▸ **TASK STATEMENT**
Stop after the line containing "path / startpoint"; retype every line of the data before it exactly, starting from the first.

▸ **RECORDS TO USE**

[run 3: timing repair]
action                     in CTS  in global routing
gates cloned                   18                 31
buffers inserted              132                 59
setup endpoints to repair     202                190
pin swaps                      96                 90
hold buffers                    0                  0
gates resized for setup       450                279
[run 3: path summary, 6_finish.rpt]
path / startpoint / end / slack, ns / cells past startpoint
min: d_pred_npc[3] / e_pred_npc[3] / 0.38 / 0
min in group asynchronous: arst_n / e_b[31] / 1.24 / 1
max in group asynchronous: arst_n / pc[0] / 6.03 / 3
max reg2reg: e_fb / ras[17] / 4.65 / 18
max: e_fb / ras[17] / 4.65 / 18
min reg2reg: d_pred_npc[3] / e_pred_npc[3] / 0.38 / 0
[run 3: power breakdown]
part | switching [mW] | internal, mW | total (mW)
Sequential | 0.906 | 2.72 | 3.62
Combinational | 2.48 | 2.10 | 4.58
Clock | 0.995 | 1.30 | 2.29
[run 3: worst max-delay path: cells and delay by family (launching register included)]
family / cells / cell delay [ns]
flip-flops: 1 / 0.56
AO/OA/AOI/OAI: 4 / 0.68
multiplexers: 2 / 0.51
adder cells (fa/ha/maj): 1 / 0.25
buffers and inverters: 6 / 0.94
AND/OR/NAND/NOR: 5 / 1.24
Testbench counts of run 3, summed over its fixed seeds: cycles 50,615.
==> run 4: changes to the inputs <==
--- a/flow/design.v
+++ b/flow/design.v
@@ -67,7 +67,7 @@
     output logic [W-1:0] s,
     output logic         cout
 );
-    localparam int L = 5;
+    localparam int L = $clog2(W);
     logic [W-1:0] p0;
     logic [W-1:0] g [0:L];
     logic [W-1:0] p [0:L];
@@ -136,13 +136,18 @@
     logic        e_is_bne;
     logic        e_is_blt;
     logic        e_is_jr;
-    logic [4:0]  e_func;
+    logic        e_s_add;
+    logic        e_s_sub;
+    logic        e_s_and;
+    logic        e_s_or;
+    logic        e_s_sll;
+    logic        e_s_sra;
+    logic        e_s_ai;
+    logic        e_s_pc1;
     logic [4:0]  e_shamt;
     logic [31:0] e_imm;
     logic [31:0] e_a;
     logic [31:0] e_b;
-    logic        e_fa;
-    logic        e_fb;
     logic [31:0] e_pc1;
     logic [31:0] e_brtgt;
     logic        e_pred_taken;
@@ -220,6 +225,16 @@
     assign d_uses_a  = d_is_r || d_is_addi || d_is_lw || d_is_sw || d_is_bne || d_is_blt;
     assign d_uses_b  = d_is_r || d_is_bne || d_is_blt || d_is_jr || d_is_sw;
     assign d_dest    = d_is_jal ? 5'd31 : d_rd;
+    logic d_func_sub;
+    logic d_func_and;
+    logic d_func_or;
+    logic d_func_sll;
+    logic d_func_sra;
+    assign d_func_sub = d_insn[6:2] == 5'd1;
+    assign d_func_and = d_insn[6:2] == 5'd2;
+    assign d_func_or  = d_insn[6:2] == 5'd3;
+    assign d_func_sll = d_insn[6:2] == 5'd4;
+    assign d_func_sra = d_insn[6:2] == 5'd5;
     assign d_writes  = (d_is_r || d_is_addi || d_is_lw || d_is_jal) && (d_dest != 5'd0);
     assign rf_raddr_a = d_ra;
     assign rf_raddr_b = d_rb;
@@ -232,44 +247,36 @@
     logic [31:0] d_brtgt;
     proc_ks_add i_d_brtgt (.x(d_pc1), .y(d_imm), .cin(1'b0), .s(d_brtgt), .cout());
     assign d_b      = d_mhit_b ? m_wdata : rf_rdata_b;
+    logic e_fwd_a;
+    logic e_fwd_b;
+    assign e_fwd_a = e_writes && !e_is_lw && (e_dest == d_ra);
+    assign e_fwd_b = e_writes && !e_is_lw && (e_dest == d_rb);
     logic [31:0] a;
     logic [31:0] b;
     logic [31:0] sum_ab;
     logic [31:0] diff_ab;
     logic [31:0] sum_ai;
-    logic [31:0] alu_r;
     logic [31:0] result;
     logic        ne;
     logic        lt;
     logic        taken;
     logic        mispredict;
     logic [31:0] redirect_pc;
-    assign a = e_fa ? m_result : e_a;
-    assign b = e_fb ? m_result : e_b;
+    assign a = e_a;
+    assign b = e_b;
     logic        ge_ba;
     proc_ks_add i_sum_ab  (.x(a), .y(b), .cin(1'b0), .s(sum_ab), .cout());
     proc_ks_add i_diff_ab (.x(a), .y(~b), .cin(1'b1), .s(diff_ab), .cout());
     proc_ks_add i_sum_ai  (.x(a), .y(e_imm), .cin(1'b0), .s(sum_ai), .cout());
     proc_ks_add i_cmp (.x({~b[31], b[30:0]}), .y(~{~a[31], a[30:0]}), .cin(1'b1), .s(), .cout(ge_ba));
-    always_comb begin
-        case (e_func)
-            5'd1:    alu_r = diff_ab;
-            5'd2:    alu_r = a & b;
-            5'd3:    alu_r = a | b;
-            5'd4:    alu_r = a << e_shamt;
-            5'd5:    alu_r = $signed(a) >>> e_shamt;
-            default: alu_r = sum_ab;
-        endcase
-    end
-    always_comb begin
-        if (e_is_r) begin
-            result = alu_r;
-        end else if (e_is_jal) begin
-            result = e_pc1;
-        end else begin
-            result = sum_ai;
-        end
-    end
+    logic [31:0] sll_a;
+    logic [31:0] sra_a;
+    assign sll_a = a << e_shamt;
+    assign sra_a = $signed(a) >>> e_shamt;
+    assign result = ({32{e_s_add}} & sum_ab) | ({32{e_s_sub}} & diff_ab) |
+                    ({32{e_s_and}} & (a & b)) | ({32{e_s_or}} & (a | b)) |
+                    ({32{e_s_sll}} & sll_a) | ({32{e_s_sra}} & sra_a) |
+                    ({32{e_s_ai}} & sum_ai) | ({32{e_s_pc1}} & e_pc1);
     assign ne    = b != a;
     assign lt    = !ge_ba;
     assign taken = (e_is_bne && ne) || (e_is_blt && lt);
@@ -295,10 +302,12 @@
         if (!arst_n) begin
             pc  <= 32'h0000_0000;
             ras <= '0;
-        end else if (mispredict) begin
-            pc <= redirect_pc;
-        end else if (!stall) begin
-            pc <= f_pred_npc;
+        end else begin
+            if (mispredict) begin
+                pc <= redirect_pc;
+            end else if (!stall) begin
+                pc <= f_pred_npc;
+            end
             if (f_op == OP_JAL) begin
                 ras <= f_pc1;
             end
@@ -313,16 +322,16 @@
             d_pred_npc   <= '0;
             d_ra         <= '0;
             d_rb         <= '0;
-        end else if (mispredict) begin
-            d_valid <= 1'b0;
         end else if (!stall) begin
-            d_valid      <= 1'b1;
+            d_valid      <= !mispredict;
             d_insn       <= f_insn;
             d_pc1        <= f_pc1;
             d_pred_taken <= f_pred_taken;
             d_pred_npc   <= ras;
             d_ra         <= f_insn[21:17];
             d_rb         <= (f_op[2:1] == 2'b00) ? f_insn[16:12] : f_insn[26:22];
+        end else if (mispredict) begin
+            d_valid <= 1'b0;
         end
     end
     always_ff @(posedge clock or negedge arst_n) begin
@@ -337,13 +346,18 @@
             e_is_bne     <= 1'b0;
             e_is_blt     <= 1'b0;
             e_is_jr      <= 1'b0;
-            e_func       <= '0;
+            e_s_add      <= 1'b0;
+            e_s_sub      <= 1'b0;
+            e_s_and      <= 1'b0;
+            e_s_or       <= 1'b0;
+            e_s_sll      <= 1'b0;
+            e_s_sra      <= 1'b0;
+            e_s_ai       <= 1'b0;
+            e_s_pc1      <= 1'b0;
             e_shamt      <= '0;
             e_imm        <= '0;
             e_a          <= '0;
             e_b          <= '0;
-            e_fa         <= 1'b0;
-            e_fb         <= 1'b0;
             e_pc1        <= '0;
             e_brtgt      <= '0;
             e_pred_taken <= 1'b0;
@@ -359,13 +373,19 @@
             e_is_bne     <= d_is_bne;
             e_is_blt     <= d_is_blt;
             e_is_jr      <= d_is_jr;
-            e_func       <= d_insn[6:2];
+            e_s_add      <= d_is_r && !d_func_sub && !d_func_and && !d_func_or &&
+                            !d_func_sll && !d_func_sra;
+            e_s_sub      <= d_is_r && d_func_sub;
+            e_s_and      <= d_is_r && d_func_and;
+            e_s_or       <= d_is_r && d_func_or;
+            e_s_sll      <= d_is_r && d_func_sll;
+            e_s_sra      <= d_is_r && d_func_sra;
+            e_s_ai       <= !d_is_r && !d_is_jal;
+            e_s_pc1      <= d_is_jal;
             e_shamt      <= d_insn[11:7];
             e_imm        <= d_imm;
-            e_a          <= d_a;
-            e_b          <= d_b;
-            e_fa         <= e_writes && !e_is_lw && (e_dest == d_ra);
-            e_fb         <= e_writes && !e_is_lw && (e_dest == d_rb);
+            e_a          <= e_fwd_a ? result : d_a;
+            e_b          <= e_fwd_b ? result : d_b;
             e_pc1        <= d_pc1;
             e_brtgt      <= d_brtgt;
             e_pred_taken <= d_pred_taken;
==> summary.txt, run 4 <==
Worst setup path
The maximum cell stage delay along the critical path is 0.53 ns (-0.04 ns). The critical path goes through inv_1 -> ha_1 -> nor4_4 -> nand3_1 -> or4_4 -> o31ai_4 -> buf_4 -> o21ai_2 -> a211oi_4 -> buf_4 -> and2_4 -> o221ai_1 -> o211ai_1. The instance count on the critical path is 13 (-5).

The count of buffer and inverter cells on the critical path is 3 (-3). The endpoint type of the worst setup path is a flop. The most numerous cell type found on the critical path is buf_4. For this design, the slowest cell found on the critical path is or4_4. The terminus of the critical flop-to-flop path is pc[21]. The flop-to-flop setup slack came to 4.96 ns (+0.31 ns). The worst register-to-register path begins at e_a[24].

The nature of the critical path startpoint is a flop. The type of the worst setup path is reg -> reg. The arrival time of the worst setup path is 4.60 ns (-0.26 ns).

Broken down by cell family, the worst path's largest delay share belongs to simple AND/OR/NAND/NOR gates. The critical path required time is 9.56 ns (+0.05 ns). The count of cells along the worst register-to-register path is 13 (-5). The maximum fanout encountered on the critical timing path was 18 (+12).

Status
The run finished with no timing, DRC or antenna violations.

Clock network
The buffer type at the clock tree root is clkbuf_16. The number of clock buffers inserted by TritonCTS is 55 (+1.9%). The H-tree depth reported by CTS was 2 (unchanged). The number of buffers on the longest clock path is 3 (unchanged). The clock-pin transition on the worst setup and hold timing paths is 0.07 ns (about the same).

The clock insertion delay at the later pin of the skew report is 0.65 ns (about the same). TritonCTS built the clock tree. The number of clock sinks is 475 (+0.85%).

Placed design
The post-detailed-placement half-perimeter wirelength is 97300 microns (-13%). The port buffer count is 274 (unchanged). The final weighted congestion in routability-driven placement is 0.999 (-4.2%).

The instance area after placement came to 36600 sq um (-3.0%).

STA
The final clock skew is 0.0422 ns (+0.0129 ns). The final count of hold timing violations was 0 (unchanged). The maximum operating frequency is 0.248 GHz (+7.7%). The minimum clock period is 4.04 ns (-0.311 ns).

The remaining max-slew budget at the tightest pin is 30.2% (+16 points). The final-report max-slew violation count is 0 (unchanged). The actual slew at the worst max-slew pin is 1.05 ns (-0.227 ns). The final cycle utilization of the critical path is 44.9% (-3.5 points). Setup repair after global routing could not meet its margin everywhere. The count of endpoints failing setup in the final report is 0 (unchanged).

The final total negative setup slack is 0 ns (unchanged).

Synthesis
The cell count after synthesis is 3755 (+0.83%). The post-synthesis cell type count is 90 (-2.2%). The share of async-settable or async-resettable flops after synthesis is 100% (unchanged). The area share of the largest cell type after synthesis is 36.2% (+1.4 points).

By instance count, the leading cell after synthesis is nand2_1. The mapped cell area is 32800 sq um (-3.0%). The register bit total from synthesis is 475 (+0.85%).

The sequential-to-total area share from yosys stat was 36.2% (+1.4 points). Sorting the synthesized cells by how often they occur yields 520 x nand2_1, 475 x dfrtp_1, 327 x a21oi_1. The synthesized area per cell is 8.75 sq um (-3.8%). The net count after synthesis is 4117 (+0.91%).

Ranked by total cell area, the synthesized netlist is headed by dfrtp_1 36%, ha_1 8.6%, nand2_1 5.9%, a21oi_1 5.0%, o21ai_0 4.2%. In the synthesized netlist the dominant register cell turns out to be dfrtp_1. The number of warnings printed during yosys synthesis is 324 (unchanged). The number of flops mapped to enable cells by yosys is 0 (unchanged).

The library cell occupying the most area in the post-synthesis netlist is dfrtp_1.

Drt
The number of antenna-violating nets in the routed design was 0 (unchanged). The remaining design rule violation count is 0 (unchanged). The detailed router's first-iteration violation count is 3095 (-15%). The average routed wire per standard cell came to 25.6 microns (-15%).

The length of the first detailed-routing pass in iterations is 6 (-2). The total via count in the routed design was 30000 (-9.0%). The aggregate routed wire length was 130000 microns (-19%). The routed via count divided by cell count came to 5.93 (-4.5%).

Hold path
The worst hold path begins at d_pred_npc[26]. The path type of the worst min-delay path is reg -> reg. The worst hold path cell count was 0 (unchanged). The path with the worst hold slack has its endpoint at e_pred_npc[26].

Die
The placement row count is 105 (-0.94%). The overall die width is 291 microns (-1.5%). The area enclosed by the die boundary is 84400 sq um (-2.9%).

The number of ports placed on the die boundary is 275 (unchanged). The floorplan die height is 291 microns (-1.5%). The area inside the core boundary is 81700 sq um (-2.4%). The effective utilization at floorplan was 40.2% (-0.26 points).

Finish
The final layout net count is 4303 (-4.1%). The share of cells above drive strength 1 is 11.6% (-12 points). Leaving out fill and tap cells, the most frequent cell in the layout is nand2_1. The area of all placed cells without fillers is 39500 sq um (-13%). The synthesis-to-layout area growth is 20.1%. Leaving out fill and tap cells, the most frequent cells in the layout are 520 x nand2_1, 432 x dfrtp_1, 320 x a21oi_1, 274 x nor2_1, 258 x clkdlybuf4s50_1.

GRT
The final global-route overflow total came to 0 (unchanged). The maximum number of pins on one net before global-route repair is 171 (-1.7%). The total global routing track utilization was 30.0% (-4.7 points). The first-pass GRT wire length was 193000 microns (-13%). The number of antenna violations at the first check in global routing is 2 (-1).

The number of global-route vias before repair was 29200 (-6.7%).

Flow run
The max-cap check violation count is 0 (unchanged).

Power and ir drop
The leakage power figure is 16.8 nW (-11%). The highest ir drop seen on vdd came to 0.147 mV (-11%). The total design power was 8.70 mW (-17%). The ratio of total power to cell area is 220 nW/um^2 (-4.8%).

▸ **WORKED SOLUTION**
[run 3: timing repair]
action                     in CTS  in global routing
gates cloned                   18                 31
buffers inserted              132                 59
setup endpoints to repair     202                190
pin swaps                      96                 90
hold buffers                    0                  0
gates resized for setup       450                279
[run 3: path summary, 6_finish.rpt]
path / startpoint / end / slack, ns / cells past startpoint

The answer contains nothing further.